(Stored items)
--- src/exs_pkg.sv ---
/*
  Package for the extended-instruction execution subset: opcodes, states,
  widths and reset values.
  Assumes the core decodes each instruction into one of these opcodes before
  it reaches the execution block.
*/
package exs_pkg;
  // ---------------------------------------------------------------
  // widths and reset values
  // ---------------------------------------------------------------
  localparam int EXS_DATA_W = 8;
  localparam int EXS_WORD_W = 16;
  localparam int EXS_ADDR_W = 16;
  localparam logic [7:0] EXS_LAST_PAGE = 8'hFF; // highest page of program memory
  localparam logic [7:0] EXS_BYTE_RST = 8'h00;
  localparam logic [15:0] EXS_ADDR_RST = 16'h0000;

  // ---------------------------------------------------------------
  // decoded opcodes
  // ---------------------------------------------------------------
  typedef enum logic [3:0] {
    OP_NIBBLE_SWAP_TO_WORKING = 4'h0,
    OP_SKIP_IF_ZERO = 4'h1,
    OP_COPY_SKIP_IF_ZERO = 4'h2,
    OP_SKIP_IF_BIT_ZERO = 4'h3,
    OP_TABLE_READ_CURRENT_PAGE = 4'h4,
    OP_TABLE_READ_FINAL_PAGE = 4'h5,
    OP_INCREMENT_THEN_TABLE_READ = 4'h6,
    OP_INCREMENT_THEN_FINAL_PAGE_READ = 4'h7,
    OP_XOR_INTO_WORKING = 4'h8,
    OP_XOR_INTO_MEMORY = 4'h9
  } exs_op_t;

  // ---------------------------------------------------------------
  // sequencer states
  // ---------------------------------------------------------------
  typedef enum logic [1:0] {
    ST_IDLE = 2'b00,
    ST_TABLE_WAIT = 2'b01,
    ST_DUMMY = 2'b10
  } exs_state_t;
endpackage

Problem statement
An exact copy of the data is needed, running from its first line through the line that holds "localparam int EXS_ADDR_W = 16;", and nothing beyond that.

Output for this task
--- src/exs_pkg.sv ---
/*
  Package for the extended-instruction execution subset: opcodes, states,
  widths and reset values.
  Assumes the core decodes each instruction into one of these opcodes before
  it reaches the execution block.
*/
package exs_pkg;
  // ---------------------------------------------------------------
  // widths and reset values
  // ---------------------------------------------------------------
  localparam int EXS_DATA_W = 8;
  localparam int EXS_WORD_W = 16;
  localparam int EXS_ADDR_W = 16;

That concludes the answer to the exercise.